What follows belongs to an exercise in optimizing a design on an open flow for small area and a short achievable clock period; a production flow would make more cautious choices.
In this exercise RTL edits were held to simulation tests only and were not proved equivalent to the original.
No driver is modelled on the clock port, so clocking that relies on it looks cheaper here than on a real chip.
Power and IR drop assume default switching activity.

==> flow/design.v <==
package cpu8_pkg;
  typedef enum logic [3:0] {
    OP_NOP = 4'h0,
    OP_LDO = 4'h1,
    OP_LDA = 4'h2,
    OP_LDR = 4'h3,
    OP_PRE = 4'h4,
    OP_STO = 4'h5,
    OP_ADD = 4'h6,
    OP_SHL = 4'h7,
    OP_SHR = 4'h8,
    OP_SUB = 4'h9,
    OP_AND = 4'hA,
    OP_OR  = 4'hB,
    OP_JMP = 4'hC,
    OP_JZ  = 4'hD,
    OP_OUT = 4'hE,
    OP_HLT = 4'hF
  } opcode_e;
  typedef enum logic [2:0] {
    ST_IDLE   = 3'd0,
    ST_FETCH  = 3'd1,
    ST_DECODE = 3'd2,
    ST_OPND   = 3'd3,
    ST_EXEC   = 3'd4,
    ST_MEM    = 3'd5,
    ST_WBACK  = 3'd6,
    ST_HALT   = 3'd7
  } ctrl_state_e;
  localparam logic [1:0] FETCH_NONE = 2'b00;
  localparam logic [1:0] FETCH_BYTE = 2'b01;
  localparam logic [1:0] FETCH_OPND = 2'b10;
  localparam int ERR_RW_BOTH = 0;   
  localparam int ERR_DUAL_RD = 1;   
  localparam int ERR_WR_PC   = 2;   
endpackage
module ram_array #(
  parameter int DW = 8
) (
  input  logic          clk,
  input  logic          we,
  input  logic          re,
  input  logic [15:0]   hi,
  input  logic [15:0]   lo0,
  input  logic [15:0]   lo1,
  input  logic [DW-1:0] wdata,
  output logic [DW-1:0] rdn0,
  output logic [DW-1:0] rdn1
);
  logic [DW-1:0] row_q [32];
  for (genvar i = 0; i < 16; i++) begin : g_row
    logic [15:0] lo, wl, load, hold;
    assign lo = (i < 8) ? lo0 : lo1;
    for (genvar j = 0; j < 16; j++) begin : g_wl
      ram_and2 u_wl (.a(hi[i]), .b(lo[j]), .y(wl[j]));
    end
    assign load = wl & {16{we}};
    assign hold = ~load;
    ram_row #(.DW(DW)) u_row (
      .clk   (clk),
      .wl    (wl),
      .load  (load),
      .hold  (hold),
      .wdata (wdata),
      .rq0   (row_q[2*i]),
      .rq1   (row_q[2*i+1])
    );
  end
  for (genvar b = 0; b < DW; b++) begin : g_bit
    for (genvar h = 0; h < 2; h++) begin : g_half
      logic [7:0] n1;
      logic [1:0] a2;
      for (genvar m = 0; m < 8; m++) begin : g_n1
        ram_nor2 u_g (.a(row_q[16*h+2*m][b]), .b(row_q[16*h+2*m+1][b]), .y(n1[m]));
      end
      ram_nand4 u_a0 (.a(n1[0]), .b(n1[1]), .c(n1[2]), .d(n1[3]), .y(a2[0]));
      ram_nand4 u_a1 (.a(n1[4]), .b(n1[5]), .c(n1[6]), .d(n1[7]), .y(a2[1]));
      if (h == 0) begin : g_o0
        ram_oai21 u_o (.a1(a2[0]), .a2(a2[1]), .b(re), .y(rdn0[b]));
      end else begin : g_o1
        ram_oai21 u_o (.a1(a2[0]), .a2(a2[1]), .b(re), .y(rdn1[b]));
      end
    end
  end
endmodule
module ram_row #(
  parameter int DW = 8
) (
  input  logic          clk,
  input  logic [15:0]   wl,
  input  logic [15:0]   load,
  input  logic [15:0]   hold,
  input  logic [DW-1:0] wdata,
  output logic [DW-1:0] rq0,
  output logic [DW-1:0] rq1
);
  logic [DW-1:0] q [16];
  for (genvar j = 0; j < 16; j++) begin : g_word
    always_ff @(posedge clk) begin
      q[j] <= (q[j] & {DW{hold[j]}}) | (wdata & {DW{load[j]}});
    end
  end
  for (genvar b = 0; b < DW; b++) begin : g_bit
    logic [7:0] p;
    for (genvar m = 0; m < 8; m++) begin : g_pair
      ram_aoi22 u_g (
        .a1 (q[2*m][b]),   .a2 (wl[2*m]),
        .b1 (q[2*m+1][b]), .b2 (wl[2*m+1]),
        .y  (p[m])
      );
    end
    ram_nand4 u_r0 (.a(p[0]), .b(p[1]), .c(p[2]), .d(p[3]), .y(rq0[b]));
    ram_nand4 u_r1 (.a(p[4]), .b(p[5]), .c(p[6]), .d(p[7]), .y(rq1[b]));
  end
endmodule
module ram_aoi22 (
  input  logic a1, a2, b1, b2,
  output logic y
);
  assign y = ~((a1 & a2) | (b1 & b2));
endmodule
module ram_nand4 (
  input  logic a, b, c, d,
  output logic y
);
  assign y = ~(a & b & c & d);
endmodule
module ram_and2 (
  input  logic a, b,
  output logic y
);
  assign y = a & b;
endmodule
module ram_oai21 (
  input  logic a1, a2, b,
  output logic y
);
  assign y = ~((a1 | a2) & b);
endmodule
module ram_nor2 (
  input  logic a, b,
  output logic y
);
  assign y = ~(a | b);
endmodule
module mem_responder #(
  parameter int AW = 8,
  parameter int DW = 8
) (
  input  logic          clk,
  input  logic          rst,
  input  logic          rom_ena,
  input  logic          rom_read,
  input  logic          ram_ena,
  input  logic          ram_read,
  input  logic          ram_write,
  input  logic          ad_sel,
  input  logic          PC_en,
  input  logic          pc_in,
  input  logic [1:0]    fetch,
  input  logic [DW-1:0] rom_data,
  input  logic [DW-1:0] wr_data,
  input  logic          err_clr,
  output logic [AW-1:0] rom_addr,
  output logic [3:0]    ins,
  output logic [AW-1:0] pc,
  output logic [DW-1:0] rd_data,
  output logic          rd_valid,
  output logic [2:0]    err
);
  logic          rom_rd, ram_rd, ram_wr;
  logic          ir_load, opnd_load, rom_data_load, ram_data_load;
  logic          ram_we;
  logic [2:0]    err_new;
  logic [3:0]    ir;
  logic [AW-1:0] opnd;
  logic [DW-1:0] ram_rdn0, ram_rdn1;
  logic [15:0]   opnd_lo0, opnd_lo1, opnd_hi;
  assign rom_rd = rom_ena & rom_read;
  assign ram_rd = ram_ena & ram_read;
  assign ram_wr = ram_ena & ram_write;
  assign ir_load       = (fetch == cpu8_pkg::FETCH_BYTE) & rom_rd & ~ad_sel & ~pc_in;
  assign opnd_load     = (fetch == cpu8_pkg::FETCH_OPND) & rom_rd;
  assign rom_data_load = (fetch == cpu8_pkg::FETCH_BYTE) & ad_sel & rom_rd;
  assign ram_data_load = ram_rd & ~rom_rd;
  assign ram_we = ram_wr & ad_sel & ~ram_read & rst;
  always_comb begin
    err_new              = '0;
    err_new[cpu8_pkg::ERR_RW_BOTH] = ram_ena & ram_read & ram_write;
    err_new[cpu8_pkg::ERR_DUAL_RD] = rom_rd & ram_rd;
    err_new[cpu8_pkg::ERR_WR_PC]   = ram_wr & ~ad_sel;
  end
  logic [AW-1:0] ra_o, ra_p;
  logic          ad_sel_n;
  assign ad_sel_n = ~ad_sel;
  for (genvar b = 0; b < AW; b++) begin : g_ra
    mr_nand2 u_o (.a(ad_sel),   .b(opnd[b]), .y(ra_o[b]));
    mr_nand2 u_p (.a(ad_sel_n), .b(pc[b]),   .y(ra_p[b]));
    mr_nand2 u_y (.a(ra_o[b]),  .b(ra_p[b]), .y(rom_addr[b]));
  end
  assign ins = ir;
  ram_array #(.DW(DW)) u_ram (
    .clk   (clk),
    .we    (ram_we),
    .re    (ram_data_load),
    .hi    (opnd_hi),
    .lo0   (opnd_lo0),
    .lo1   (opnd_lo1),
    .wdata (wr_data),
    .rdn0  (ram_rdn0),
    .rdn1  (ram_rdn1)
  );
  mr_onehot u_lo0 (.clk(clk), .rst(rst), .ld(opnd_load), .nib(rom_data[3:0]), .q(opnd_lo0));
  mr_onehot u_lo1 (.clk(clk), .rst(rst), .ld(opnd_load), .nib(rom_data[3:0]), .q(opnd_lo1));
  mr_onehot u_hi  (.clk(clk), .rst(rst), .ld(opnd_load), .nib(rom_data[7:4]), .q(opnd_hi));
  logic [DW-1:0] rd_keep;
  assign rd_keep = rom_data_load ? rom_data : (ram_data_load ? '0 : rd_data);
  always_ff @(posedge clk or negedge rst) begin
    if (!rst) begin
      pc       <= '0;
      ir       <= cpu8_pkg::OP_NOP;
      opnd     <= '0;
      rd_data  <= '0;
      rd_valid <= 1'b0;
      err      <= '0;
    end else begin
      if (PC_en && pc_in && rom_rd) pc <= rom_data[AW-1:0];
      else if (PC_en && !pc_in)     pc <= pc + AW'(1);
      if (ir_load)   ir   <= rom_data[DW-1:DW-4];
      if (opnd_load) opnd <= rom_data[AW-1:0];
      rd_data <= rd_keep | ~(ram_rdn0 & ram_rdn1);
      rd_valid <= rom_data_load | ram_data_load;
      err <= (err & ~{3{err_clr}}) | err_new;
    end
  end
endmodule
module mr_onehot (
  input  logic        clk,
  input  logic        rst,
  input  logic        ld,
  input  logic [3:0]  nib,
  output logic [15:0] q
);
  logic [15:0] r;
  always_ff @(posedge clk or negedge rst) begin
    if (!rst)    r <= '0;
    else if (ld) r <= (16'd1 << nib) ^ 16'd1;
  end
  assign q = r ^ 16'd1;
endmodule
module mr_nand2 (
  input  logic a, b,
  output logic y
);
  assign y = ~(a & b);
endmodule
==> flow/flow/run.sh <==
#!/bin/bash
# Layout flow: the standard ORFS flow (standard.sh, unchanged synthesis)
# with these changes:
#  - repair may swap a cell for one of another footprint (MATCH_CELL_FOOTPRINT=0),
#  - ports are buffered with buf_4 instead of the resizer's default pick,
#  - after floorplan, combinational cells that synthesis upsized against its
#    own load model are set back to drive 1 (post_fp.tcl); placement and
#    timing repair upsize them again where the placed loads need it.
# make's full output goes to flow_make.log; ORFS's per-step logs stay under
# orfs/logs/.
set -euo pipefail
W=$(cd "$(dirname "$0")/.." && pwd)
cd "$W"
bash standard.sh \
  MATCH_CELL_FOOTPRINT=0 \
  "BUFFER_PORTS_ARGS=-buffer_cell sky130_fd_sc_hd__buf_4" \
  POST_FLOORPLAN_TCL="$W/flow/post_fp.tcl" \
  finish > "$W/flow_make.log" 2>&1
==> flow/flow/post_fp.tcl <==
# Downsize combinational cells that synthesis upsized against its own load
# model; placement-time repair upsizes again wherever real loads need it.
set n 0
foreach inst [get_cells *] {
  set m [get_property $inst ref_name]
  if {![regexp {^(sky130_fd_sc_hd__)([a-z0-9]+)_([0-9]+)$} $m -> pfx fam drv]} { continue }
  if {$drv <= 1} { continue }
  if {[regexp {^(df|edf|sdf|dl|buf|clkbuf|clkinv|inv|tap|fill|decap|conb|clkdly|dlygate|dlymetal)} $fam]} { continue }
  set new "${pfx}${fam}_1"
  if {[llength [get_lib_cells -quiet */$new]] == 0} { continue }
  replace_cell $inst [lindex [get_lib_cells */$new] 0]
  incr n
}
puts "post_fp: downsized $n cells"
==> flow/standard.sh <==
#!/bin/bash
# synth_recipe.tcl (not shown) runs the flow's synth.tcl, then flattens the netlist and writes it again
# the make line also repeats each setting of config.mk as NAME=value (left out here)
make -C /OpenROAD-flow-scripts/flow DESIGN_CONFIG=/design/flow/config.mk WORK_HOME=/design/flow/orfs CLKGATE_MAP_FILE= SYNTH_SCRIPT=/design/flow/synth_recipe.tcl "${@:-finish}"
==> flow/config.mk <==
export PLATFORM = sky130hd
export DESIGN_NAME = mem_responder
export DESIGN_NICKNAME = mem_responder
export VERILOG_FILES = /design/flow/design.v
export SDC_FILE = /design/flow/constraint.sdc
export NUM_CORES = 4
export LEC_CHECK = 0
export CAP_MARGIN = 20
export CORE_MARGIN = 2
export CORE_UTILIZATION = 60
export CTS_BUF_LIST = sky130_fd_sc_hd__clkbuf_16
export CTS_CLUSTER_DIAMETER = 80
export CTS_CLUSTER_SIZE = 30
export PLACE_DENSITY = 0.7
export SETUP_SLACK_MARGIN = 2.5
export SLEW_MARGIN = 20
export SYNTH_HIERARCHICAL = 1
==> flow/constraint.sdc <==
create_clock -name core_clock -period 5.0 [get_ports {clk}]
set_input_delay 1.0000 -clock core_clock [delete_from_list [all_inputs] [get_ports {clk}]]
set_output_delay 1.0000 -clock core_clock [all_outputs]
set_load 0.01 [all_outputs]
==> results_dict.tcl, run 1 <==
set metrics [dict create \
    yosysTopAreaCellShare_pct 46.6 \
    portBuffers 60 \
    dp_hpwl_mm 146 \
    grt_usage_pct 30.0 \
    required_ns 5.62 \
    worst-path-max-fanout 10 \
    synth_commonest_cells "a22o_1 (2048), dfxtp_1 (2048), a22oi_2 (1024)" \
    clk_pin_slew_worst_paths_ns 0.11 \
    finalWirelength_mm 242 \
    root_buffer "clkbuf_16" \
    syn_area_um2 88100 \
    die_x_um 387 \
    run_status "complete, no violations" \
    worst_r2r_startpoint "u_lo1.r[10]" \
    synth.yosys.seq_area_share_pct 48.8 \
    fin_crit_sh_pct 52.7 \
    pin_count 61 \
    yosysWarnings 13 \
    p_int_mw 21.1 \
    overflow 0 \
    dr_total_vias 62755 \
    grt_pass1_wl_mm 356 \
    drtIter0Drc 8010 \
    antenna_left 0 \
    finalSetupViolCount 0 \
    cts_buffers 87 \
    switching_power_mw 6.52 \
    crit_path_top_delay_cell "dfrtp_4" \
    grt_pass1_vias 56332 \
    synth_flop_cell "dfxtp_1" \
    max_freq_mhz 379 \
    drive_above_1_share_pct 9.55 \
    dieArea_um2 150000 \
    synthTopCellsByArea "dfxtp_1 (47%), a22o_1 (20%), a22oi_2 (15%)" \
    comb_power_share_pct 4.7 \
    ys_async_sr_fraction_pct 3.76 \
    cp-start-kind "flip-flop" \
    worstRegToRegCells 9 \
    power_density_nw_per_um2 324 \
    endpoint_kind "flip-flop" \
    clock_path_buffers 3 \
    first_pass_iters 6 \
    clk_latency_ns 0.75 \
    clock_skew_ns 0.0324 \
    hold_buffers 0 \
    yosysUniqueCellTypes 47 \
    fin_ws_ns 2.36 \
    syn_to_final_growth_pct -3.38 \
    hold_viol 0 \
    wl_per_cell_um 27.2 \
    max_stage_delay_ns 0.54 \
    nFillCells 12046 \
    synthCells 7537 \
    h-tree-depth 3 \
    syn_avg_cell_area_um2 11.7 \
    netSwitchingFraction_pct 23.6 \
    core.rowCount 140 \
    yosys.area.top_type "dfxtp_1" \
    tightest_slew_ns 1.05 \
    final_net_count 6964 \
    relSlewSlack_pct 29.7 \
    core_um2 146000 \
    initial_core_util_pct 60.4 \
    ir_worst_vdd_mv 0.327 \
    cts_tree "yes" \
    route.detailed.drc 0 \
    pre_cts_ws_ns 1.49 \
    report.final.slew_viol_count 0 \
    fin_tns_setup_ns 0 \
    cap_violations 0 \
    hold_path.class "input pin to asynchronous set/reset pin" \
    die_h_um 387 \
    p_leak_nw 31.4 \
    grt_max_degree 177 \
    synth-edff-count 0 \
    avgViaCountPerCell 7.05 \
    antenna_found_initial 18 \
    power_frac_clock_pct 32.0 \
    cpMostUsedCell "nand4_1" \
    post-route-min-period_ns 2.64 \
    critPathKind "flip-flop to flip-flop" \
    syn_nets 7567 \
    gp_congestion 1.00 \
    startpoint "u_lo1.r[10]" \
    cp.arrival_ns 3.26 \
    seqPwrFrac_pct 63.4 \
    ys_ff_latch 2128 \
    r2r-end "rd_data[7]" \
    critical_path.cell_chain "buf_4 > buf_4 > and2_1 > a22oi_1 > nand4_1 > nor2_1 > nand4_1 > o21ai_2 > nand4_1" \
    rrSetupSlack_ns 2.36 \
    cts.sinks 2128 \
    rsz0062_at_grt "true" \
]
-- placed cells by master, fill, tap and decap left out, types with 4 or more instances in the layout --
cell and count:
clkbuf_16 91, buf_12 40, nand4_1 300, nor2_2 69, dfrtp_2 24, dfxtp_1 2048
buf_6 9, a31o_1 24, a41o_1 18, and2_2 76, nand3_1 17, a21oi_1 8
nand2_1 290, a22o_1 2048, o21ai_0 5, mux2_1 13, nor2_1 69, buf_8 9
a22oi_1 912, a22oi_2 112, o21ai_4 5, nand2_2 7, nor2b_1 49, diode_2 12
and2_1 425, and2_4 12, buf_4 124, clkinvlp_4 6, inv_6 7, dfrtp_4 35
nor2_4 4, dfrtp_1 21, o21ai_2 11, and2b_1 6, o22ai_1 8, inv_1 24
-- per-module statistics from Yosys (local to each module, per instance), a selection --
module         cell area (um^2)  flip-flops and latches  times used
mem_responder              1510                      32           1
mr_nand2                   3.75                       0          24
mr_onehot                   833                      16           3
ram_and2                   6.26                       0         256
ram_aoi22                  12.5                       0        1024
ram_nand4                  6.26                       0         288
ram_nor2                   3.75                       0         128
ram_oai21                  5.00                       0          16
-- layout make-up --
class                   instances  area, um^2  share of cell area [%]
diodes                         12        30.0                  0.0353
clock buffers                  89        2230                    2.62
clock inverters                42         375                   0.441
inverters                      14        72.6                  0.0853
multi-input cells            4512       34700                    40.8
flip-flops and latches       2128       43200                    50.7
well taps                    1917        2400                    2.82
repair buffers                191        2100                    2.47
-- worst max-delay path by stage --
stage | endpoint | cells after the start
3_5_place_dp | u_ram.g_row[8].u_row.q[15][5] | 6
3_3_place_gp | u_ram.g_row[12].u_row.q[15][5] | 6
2_1_floorplan | u_ram.g_row[4].u_row.q[7][6] | 9
4_1_cts | rd_data[2] | 7
5_1_grt | rd_data[3] | 8
6_report | rd_data[7] | 9
-- metrics by stage --
| stage | instance area (um^2) | util, % | power (mW) | hold WS [ns] | std cells |
|---|---|---|---|---|---|
| final | 85100 | 58.4 | 27.6 | 0.0724 | 8905 |
| after CTS | 83500 | 57.3 | 27.6 | 0.0232 | 8836 |
| after global routing | 85100 | 58.4 | 28.4 | 0.0328 | 8894 |
| after detailed placement | 80200 | 55.0 | 18.9 | 0.453 | 8670 |
| after floorplan | 88100 | - | 18.5 | 0.460 | 7537 |
| after global placement | 80200 | 55.0 | 18.9 | 0.452 | 8670 |
-- registers in the layout, indices dropped and copies added, names as in the netlist --
signal	count
err	3
ir	4
opnd	8
pc	8
rd_data	8
rd_valid	1
u_hi.r	16
u_lo0.r	16
u_lo1.r	16
u_ram.g_row.u_row.q	2048
-- critical path, delay by kind of cell, from the launching register on --
kind                   cells  cell delay, ns
AOI/OAI and AO/OA          2            0.64
buffers and inverters      2            0.34
DFF                        1            0.54
and+or+nand+nor            5            1.01
-- power by group through the flow --
| stage | sequential [mW] | clock, mW | combinational (mW) |
|---|---|---|---|
| finish | 17.5 | 8.83 | 1.29 |
| global route | 17.5 | 9.52 | 1.34 |
| CTS | 17.5 | 8.96 | 1.11 |
| detailed placement | 17.9 | 0 | 1.01 |
| global placement | 17.9 | 0 | 0.991 |
| floorplan | 17.7 | 0 | 0.823 |
-- per-layer routing --
metal,part of all wire [%],GRT usage [%]
met1,45,44.5
met2,43,43.7
met3,8.4,4.82
met4,3.8,11.1
met5,0.018,0
-- cell families after synthesis --
family,after synthesis,synth area share (%)
AO/OA/AOI/OAI,3163,35.7
adder cells (fa/ha/maj),1,0.0142
buffers and inverters,897,6.99
flip-flops,2128,48.8
multiplexers,16,0.200
AND/OR/NAND/NOR,1332,8.29
-- timing repair --
item                                    in CTS  in global routing
pin swaps                                   15                 81
endpoints found under the setup margin    1058               1509
gates cloned                                 1                  2
buffers inserted                            34                 55
gates resized for setup                    133                297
^^^^^^^^
Only the lines above from the line with "-- per-layer routing" to the line with "-- timing repair", those two lines included, should be reproduced exactly.

* **Result of the exercise**:
-- per-layer routing --
metal,part of all wire [%],GRT usage [%]
met1,45,44.5
met2,43,43.7
met3,8.4,4.82
met4,3.8,11.1
met5,0.018,0
-- cell families after synthesis --
family,after synthesis,synth area share (%)
AO/OA/AOI/OAI,3163,35.7
adder cells (fa/ha/maj),1,0.0142
buffers and inverters,897,6.99
flip-flops,2128,48.8
multiplexers,16,0.200
AND/OR/NAND/NOR,1332,8.29
-- timing repair --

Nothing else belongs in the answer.